Task prompt: Within the listing below, locate all lines containing the word "global". Copy each one.

───── Source material ─────

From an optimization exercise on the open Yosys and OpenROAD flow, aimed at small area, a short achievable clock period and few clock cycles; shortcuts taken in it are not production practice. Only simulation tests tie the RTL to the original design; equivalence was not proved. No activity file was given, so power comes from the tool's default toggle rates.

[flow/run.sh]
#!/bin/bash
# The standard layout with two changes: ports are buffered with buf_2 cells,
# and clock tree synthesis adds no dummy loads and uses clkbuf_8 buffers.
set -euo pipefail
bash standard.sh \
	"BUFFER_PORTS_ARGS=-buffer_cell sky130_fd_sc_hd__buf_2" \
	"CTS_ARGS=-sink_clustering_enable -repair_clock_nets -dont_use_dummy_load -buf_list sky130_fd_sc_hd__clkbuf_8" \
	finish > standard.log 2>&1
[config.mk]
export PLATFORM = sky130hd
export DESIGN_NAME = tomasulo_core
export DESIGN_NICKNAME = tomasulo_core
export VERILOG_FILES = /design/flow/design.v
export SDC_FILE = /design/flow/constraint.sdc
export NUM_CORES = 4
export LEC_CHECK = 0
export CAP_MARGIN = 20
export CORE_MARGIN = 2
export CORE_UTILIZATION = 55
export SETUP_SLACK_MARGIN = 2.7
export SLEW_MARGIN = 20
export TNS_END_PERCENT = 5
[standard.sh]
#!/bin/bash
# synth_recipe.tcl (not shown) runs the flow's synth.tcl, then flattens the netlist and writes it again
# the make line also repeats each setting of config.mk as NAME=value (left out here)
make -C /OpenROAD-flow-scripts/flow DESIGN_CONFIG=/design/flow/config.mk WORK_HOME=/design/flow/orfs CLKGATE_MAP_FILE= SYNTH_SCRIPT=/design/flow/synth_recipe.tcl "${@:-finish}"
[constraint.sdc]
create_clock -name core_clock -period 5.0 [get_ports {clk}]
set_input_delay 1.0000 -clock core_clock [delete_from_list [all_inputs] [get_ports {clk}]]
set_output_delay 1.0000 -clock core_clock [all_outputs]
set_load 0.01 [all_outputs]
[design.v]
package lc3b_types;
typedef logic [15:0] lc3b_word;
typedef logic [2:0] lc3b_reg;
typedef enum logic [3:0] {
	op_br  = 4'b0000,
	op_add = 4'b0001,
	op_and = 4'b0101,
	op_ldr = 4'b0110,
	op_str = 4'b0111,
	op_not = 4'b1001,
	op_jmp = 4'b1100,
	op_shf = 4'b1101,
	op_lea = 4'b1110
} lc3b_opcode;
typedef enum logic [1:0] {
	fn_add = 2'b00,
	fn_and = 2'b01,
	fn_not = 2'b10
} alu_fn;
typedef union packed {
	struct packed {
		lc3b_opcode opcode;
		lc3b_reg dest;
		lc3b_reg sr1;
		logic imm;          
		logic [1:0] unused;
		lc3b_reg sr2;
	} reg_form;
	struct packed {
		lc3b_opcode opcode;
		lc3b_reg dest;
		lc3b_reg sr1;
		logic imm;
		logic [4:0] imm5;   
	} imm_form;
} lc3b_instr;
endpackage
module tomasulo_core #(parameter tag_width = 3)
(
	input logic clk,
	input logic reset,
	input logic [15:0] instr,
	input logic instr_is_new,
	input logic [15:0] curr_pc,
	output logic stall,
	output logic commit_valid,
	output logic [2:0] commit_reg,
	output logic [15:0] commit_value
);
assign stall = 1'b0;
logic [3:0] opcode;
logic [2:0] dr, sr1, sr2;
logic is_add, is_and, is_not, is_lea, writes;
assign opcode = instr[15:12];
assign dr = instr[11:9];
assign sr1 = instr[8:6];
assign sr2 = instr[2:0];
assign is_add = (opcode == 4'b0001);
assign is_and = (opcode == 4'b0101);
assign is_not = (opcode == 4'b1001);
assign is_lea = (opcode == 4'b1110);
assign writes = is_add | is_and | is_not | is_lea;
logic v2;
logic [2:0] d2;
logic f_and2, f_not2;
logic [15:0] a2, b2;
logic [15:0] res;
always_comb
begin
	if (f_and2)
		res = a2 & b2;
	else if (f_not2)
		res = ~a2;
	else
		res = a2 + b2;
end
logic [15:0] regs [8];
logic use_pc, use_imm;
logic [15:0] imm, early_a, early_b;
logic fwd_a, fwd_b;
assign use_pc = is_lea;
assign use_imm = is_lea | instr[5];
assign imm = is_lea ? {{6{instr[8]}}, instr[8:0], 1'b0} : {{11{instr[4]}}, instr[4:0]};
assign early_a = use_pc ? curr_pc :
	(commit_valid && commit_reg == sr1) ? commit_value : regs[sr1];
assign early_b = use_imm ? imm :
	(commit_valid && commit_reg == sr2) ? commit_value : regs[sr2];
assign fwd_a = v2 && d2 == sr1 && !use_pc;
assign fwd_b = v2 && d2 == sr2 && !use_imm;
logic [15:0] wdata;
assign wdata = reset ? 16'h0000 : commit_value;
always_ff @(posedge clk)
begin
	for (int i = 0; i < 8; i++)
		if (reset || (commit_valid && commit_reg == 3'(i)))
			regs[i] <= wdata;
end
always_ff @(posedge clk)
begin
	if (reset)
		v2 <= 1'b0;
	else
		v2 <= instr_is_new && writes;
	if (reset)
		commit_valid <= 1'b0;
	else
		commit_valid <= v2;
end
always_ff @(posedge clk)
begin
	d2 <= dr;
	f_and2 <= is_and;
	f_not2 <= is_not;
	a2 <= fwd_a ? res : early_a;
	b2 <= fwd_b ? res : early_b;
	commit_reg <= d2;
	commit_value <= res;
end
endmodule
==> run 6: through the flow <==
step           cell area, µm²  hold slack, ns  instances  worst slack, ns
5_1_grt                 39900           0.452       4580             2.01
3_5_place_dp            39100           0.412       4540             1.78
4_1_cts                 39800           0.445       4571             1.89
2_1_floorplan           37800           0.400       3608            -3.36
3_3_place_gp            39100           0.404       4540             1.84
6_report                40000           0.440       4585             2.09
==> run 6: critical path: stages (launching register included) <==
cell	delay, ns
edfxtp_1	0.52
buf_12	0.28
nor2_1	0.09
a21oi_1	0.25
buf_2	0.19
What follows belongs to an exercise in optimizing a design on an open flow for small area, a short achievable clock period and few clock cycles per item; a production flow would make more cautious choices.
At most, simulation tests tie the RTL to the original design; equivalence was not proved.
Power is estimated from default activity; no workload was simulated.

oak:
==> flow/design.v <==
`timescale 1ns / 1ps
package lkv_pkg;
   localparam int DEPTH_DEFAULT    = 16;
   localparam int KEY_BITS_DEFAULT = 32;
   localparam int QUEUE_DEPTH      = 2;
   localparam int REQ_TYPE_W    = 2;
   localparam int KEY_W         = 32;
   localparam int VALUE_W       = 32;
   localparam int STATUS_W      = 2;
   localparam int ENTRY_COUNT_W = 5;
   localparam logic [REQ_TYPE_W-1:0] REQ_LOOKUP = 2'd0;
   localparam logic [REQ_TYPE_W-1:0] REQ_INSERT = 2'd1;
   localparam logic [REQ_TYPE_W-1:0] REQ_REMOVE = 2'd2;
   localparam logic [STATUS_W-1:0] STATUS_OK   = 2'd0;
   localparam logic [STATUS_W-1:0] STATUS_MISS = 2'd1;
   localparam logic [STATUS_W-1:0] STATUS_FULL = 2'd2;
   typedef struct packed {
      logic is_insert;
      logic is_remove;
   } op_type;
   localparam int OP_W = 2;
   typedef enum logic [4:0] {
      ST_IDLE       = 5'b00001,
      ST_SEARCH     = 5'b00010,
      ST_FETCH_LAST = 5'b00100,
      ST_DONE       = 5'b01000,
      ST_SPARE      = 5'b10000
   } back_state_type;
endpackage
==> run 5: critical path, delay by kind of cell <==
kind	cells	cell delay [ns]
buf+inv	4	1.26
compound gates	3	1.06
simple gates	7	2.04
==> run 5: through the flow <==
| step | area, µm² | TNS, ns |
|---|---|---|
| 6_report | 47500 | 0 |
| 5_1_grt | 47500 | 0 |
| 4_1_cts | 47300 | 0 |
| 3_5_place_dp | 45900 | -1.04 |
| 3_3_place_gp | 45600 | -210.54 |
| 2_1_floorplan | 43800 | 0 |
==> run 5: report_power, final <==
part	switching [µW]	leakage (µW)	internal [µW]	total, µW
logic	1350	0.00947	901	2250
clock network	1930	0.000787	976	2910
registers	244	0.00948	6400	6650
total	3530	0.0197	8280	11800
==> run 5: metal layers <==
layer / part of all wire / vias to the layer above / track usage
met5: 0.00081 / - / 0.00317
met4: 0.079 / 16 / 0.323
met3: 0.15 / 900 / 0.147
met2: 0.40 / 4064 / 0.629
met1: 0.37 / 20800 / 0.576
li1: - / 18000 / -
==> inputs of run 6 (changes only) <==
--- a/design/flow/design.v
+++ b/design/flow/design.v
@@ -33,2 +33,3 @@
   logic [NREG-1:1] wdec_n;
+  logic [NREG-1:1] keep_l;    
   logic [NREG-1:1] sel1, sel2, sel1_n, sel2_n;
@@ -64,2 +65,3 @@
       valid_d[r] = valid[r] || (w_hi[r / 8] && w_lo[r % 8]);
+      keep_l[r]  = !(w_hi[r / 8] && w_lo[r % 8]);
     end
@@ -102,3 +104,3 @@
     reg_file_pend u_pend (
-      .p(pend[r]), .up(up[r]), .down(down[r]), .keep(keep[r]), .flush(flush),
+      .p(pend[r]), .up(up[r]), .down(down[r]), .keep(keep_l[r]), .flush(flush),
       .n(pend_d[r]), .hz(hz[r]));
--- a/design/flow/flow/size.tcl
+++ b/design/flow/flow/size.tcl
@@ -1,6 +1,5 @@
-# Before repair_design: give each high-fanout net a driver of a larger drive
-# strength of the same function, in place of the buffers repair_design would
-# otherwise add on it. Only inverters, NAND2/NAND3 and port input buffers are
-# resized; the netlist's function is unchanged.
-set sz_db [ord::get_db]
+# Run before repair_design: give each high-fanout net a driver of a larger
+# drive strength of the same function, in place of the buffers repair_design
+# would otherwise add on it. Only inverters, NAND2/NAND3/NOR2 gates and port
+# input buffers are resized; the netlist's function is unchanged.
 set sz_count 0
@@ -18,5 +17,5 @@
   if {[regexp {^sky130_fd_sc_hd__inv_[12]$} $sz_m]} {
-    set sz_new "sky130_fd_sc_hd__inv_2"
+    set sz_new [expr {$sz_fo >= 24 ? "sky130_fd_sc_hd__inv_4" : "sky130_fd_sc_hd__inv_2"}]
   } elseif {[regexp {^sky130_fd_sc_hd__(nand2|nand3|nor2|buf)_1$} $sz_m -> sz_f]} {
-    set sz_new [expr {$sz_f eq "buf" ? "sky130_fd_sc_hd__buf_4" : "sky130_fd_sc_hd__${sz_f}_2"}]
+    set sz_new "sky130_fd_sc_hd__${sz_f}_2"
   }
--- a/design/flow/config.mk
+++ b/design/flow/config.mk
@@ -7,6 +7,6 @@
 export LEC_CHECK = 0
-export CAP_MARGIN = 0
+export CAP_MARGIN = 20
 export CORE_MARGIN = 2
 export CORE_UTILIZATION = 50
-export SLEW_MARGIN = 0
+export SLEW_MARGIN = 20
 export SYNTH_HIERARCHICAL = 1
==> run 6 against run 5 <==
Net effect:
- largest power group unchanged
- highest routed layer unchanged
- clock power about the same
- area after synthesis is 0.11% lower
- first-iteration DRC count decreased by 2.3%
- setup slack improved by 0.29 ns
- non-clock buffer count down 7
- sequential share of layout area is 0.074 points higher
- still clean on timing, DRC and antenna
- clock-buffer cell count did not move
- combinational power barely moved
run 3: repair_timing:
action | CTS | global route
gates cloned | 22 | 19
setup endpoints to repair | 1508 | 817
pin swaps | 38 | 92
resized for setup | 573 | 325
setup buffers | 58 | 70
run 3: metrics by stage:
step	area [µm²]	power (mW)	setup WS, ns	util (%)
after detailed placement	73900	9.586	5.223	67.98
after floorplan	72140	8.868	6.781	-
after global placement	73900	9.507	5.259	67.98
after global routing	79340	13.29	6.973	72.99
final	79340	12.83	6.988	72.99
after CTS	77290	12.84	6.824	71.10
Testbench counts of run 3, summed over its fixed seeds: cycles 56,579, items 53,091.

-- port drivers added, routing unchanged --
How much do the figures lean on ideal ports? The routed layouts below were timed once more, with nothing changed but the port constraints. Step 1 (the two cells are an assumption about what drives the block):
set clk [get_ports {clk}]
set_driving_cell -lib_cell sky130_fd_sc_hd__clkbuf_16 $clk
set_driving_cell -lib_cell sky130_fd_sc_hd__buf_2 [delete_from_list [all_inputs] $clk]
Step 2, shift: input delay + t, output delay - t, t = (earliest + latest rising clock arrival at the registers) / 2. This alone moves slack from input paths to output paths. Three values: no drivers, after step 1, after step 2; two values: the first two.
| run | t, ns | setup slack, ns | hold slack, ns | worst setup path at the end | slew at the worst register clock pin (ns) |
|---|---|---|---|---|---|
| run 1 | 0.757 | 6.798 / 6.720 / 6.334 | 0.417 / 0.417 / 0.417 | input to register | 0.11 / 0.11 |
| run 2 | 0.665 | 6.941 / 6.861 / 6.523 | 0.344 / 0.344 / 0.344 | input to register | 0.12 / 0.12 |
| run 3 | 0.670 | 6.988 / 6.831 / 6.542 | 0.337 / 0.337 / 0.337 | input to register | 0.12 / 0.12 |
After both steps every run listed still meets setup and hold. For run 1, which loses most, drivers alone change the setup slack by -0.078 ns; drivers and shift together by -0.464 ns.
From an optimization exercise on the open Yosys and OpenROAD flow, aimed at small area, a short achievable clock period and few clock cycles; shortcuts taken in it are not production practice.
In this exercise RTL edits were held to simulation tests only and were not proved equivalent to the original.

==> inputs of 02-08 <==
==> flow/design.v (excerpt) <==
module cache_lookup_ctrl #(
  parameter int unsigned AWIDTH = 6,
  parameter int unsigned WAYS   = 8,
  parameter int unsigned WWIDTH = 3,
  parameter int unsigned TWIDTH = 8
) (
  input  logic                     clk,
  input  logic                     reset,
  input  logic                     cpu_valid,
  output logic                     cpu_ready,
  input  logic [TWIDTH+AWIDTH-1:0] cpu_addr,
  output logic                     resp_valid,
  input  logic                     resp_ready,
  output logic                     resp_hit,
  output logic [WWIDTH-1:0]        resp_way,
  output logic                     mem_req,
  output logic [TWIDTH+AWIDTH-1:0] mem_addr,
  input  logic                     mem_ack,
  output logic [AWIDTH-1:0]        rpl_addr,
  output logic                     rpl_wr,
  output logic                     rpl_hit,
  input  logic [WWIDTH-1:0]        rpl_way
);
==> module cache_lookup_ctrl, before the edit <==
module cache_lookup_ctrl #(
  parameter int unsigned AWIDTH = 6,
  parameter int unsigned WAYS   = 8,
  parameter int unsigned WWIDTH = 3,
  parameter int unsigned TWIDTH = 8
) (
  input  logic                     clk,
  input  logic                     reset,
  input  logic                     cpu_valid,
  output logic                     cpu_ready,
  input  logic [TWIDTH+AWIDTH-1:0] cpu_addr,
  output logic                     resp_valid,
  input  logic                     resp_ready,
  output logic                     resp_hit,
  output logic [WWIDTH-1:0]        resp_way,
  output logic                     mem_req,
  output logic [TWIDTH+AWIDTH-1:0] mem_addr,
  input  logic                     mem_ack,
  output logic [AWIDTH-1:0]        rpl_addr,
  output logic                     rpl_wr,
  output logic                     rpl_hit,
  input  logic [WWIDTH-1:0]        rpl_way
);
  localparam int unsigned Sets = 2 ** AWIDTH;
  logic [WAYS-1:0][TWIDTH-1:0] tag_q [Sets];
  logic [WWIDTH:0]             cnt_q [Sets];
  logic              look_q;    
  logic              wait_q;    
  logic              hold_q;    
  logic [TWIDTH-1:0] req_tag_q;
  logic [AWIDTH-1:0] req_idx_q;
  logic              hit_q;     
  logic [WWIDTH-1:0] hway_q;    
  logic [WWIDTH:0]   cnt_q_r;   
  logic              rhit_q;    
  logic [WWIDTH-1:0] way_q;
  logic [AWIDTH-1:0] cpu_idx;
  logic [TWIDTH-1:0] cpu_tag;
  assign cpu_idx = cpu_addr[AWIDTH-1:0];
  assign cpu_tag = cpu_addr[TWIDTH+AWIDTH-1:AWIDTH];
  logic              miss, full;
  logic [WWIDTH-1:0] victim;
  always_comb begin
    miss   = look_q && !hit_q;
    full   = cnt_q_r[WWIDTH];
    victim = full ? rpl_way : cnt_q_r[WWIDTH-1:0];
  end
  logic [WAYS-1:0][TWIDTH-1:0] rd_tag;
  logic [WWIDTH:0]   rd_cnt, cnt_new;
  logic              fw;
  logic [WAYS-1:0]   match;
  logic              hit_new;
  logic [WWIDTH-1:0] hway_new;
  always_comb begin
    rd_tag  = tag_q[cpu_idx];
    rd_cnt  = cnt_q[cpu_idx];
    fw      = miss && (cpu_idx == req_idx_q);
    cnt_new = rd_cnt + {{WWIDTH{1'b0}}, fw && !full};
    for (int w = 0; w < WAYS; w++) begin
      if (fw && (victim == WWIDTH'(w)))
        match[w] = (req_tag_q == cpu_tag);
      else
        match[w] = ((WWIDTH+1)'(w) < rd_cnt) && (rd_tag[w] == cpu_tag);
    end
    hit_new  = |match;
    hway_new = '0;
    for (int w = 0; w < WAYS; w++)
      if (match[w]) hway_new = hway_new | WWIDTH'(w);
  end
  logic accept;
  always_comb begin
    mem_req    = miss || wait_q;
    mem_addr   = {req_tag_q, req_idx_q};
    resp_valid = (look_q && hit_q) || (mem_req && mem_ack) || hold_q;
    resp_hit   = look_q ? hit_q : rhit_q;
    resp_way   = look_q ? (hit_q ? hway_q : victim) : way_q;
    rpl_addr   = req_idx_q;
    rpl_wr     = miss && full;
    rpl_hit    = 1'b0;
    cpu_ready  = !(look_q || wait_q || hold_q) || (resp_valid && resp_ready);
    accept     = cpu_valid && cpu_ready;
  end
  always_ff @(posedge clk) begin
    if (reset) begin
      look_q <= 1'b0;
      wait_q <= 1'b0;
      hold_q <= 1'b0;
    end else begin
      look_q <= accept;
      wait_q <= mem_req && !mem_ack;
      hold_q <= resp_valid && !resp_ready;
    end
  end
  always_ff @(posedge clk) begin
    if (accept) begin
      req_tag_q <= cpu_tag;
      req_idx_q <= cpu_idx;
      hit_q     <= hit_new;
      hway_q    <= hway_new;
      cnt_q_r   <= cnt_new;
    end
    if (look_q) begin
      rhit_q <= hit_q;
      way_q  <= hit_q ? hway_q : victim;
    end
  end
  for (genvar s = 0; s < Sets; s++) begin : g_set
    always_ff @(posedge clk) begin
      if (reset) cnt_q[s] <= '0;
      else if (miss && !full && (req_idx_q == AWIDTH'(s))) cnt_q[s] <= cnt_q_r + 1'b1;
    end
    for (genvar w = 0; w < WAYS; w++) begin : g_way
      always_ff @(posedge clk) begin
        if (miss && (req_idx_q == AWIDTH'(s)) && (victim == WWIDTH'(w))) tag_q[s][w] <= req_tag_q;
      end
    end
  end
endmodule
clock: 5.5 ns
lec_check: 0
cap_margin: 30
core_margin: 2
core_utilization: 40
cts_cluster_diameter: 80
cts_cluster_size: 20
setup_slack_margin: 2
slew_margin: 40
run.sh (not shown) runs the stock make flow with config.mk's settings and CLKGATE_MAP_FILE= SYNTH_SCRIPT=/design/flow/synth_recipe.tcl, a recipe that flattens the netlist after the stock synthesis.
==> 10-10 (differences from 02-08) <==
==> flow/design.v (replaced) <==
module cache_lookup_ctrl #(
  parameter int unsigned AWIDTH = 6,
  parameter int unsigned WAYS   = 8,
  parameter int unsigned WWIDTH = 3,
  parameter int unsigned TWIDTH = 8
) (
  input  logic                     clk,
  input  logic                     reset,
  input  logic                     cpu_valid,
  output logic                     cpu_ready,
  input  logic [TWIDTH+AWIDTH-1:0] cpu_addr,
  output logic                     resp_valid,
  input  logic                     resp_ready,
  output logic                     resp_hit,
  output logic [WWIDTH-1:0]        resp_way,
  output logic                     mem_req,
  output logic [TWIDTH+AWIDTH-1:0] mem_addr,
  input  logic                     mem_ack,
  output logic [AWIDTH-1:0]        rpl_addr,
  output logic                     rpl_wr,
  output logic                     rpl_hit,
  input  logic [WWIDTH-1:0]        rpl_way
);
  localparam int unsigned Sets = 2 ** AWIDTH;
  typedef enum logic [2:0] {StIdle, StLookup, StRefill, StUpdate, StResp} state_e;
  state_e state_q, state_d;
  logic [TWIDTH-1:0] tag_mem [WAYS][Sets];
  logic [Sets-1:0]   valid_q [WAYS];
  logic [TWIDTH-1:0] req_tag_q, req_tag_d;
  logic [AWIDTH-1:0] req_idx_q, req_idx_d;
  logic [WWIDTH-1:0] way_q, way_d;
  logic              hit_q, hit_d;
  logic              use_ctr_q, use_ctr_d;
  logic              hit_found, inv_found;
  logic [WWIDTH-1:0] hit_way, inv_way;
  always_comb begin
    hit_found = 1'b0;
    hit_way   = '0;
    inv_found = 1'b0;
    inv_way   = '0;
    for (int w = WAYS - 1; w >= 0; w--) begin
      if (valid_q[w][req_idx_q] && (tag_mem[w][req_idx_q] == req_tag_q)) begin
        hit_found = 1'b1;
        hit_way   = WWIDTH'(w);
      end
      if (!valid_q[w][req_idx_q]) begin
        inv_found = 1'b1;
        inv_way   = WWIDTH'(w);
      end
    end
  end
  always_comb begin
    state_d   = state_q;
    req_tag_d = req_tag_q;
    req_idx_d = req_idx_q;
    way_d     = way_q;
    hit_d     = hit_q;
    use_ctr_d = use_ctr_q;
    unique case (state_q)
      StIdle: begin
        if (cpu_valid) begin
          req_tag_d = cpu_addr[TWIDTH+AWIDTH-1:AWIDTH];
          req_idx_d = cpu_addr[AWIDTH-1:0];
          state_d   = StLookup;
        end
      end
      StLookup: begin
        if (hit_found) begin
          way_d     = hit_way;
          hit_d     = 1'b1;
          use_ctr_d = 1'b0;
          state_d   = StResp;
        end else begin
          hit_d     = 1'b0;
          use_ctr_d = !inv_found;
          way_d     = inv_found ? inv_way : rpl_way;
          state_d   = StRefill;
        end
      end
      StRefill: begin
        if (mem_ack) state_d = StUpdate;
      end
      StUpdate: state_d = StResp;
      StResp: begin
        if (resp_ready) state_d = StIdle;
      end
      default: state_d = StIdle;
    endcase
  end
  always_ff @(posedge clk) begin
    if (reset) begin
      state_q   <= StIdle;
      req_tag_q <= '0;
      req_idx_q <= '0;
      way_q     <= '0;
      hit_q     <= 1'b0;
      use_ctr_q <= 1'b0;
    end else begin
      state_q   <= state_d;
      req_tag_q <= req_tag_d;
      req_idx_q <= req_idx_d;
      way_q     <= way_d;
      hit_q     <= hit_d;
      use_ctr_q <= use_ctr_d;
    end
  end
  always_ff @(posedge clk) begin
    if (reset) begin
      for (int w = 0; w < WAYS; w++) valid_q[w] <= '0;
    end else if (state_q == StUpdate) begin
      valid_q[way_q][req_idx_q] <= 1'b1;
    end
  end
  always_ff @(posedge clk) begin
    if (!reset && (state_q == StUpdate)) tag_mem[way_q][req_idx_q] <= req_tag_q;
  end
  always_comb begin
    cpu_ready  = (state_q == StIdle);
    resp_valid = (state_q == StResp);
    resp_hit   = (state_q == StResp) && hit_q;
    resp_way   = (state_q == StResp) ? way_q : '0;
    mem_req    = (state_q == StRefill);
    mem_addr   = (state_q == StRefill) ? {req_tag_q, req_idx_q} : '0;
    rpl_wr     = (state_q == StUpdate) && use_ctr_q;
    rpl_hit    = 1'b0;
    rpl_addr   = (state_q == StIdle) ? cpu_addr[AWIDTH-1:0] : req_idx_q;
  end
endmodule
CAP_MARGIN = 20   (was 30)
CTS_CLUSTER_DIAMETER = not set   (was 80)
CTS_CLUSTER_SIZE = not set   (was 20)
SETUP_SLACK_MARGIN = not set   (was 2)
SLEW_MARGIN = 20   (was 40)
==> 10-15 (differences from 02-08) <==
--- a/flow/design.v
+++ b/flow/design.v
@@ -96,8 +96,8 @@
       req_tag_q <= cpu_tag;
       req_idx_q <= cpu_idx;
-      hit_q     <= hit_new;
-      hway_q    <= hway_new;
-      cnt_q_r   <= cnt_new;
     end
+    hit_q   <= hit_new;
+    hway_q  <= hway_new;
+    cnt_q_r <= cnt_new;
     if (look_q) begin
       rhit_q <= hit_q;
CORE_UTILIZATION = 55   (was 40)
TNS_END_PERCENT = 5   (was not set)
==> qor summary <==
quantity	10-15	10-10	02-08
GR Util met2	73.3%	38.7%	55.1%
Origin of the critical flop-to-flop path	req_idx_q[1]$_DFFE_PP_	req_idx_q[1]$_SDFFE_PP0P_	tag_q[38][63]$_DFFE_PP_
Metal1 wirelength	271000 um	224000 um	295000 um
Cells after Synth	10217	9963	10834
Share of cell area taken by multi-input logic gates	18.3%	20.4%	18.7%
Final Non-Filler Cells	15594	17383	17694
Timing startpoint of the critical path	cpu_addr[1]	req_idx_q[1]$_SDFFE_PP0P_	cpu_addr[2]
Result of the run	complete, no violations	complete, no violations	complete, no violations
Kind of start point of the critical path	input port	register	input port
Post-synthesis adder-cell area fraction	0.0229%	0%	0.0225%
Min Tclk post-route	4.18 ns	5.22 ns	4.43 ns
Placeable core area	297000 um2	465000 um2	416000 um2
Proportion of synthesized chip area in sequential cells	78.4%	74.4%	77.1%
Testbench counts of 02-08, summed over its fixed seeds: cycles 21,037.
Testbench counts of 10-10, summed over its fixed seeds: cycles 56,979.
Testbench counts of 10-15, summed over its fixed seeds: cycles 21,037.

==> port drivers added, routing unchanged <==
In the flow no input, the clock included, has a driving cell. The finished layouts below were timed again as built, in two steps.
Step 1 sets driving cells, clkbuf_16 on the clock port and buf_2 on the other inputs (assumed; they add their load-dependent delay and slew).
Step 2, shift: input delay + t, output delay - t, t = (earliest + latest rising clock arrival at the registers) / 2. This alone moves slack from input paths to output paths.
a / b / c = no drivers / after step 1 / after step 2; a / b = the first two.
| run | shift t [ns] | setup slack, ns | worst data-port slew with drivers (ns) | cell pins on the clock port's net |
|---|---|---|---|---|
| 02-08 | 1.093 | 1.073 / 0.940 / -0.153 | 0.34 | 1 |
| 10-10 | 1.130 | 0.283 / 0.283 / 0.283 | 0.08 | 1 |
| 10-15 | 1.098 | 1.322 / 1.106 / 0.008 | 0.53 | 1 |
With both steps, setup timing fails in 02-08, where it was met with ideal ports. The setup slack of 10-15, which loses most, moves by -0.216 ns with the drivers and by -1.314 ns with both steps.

─────

Your response:
action | CTS | global route
after global placement	73900	9.507	5.259	67.98
after global routing	79340	13.29	6.973	72.99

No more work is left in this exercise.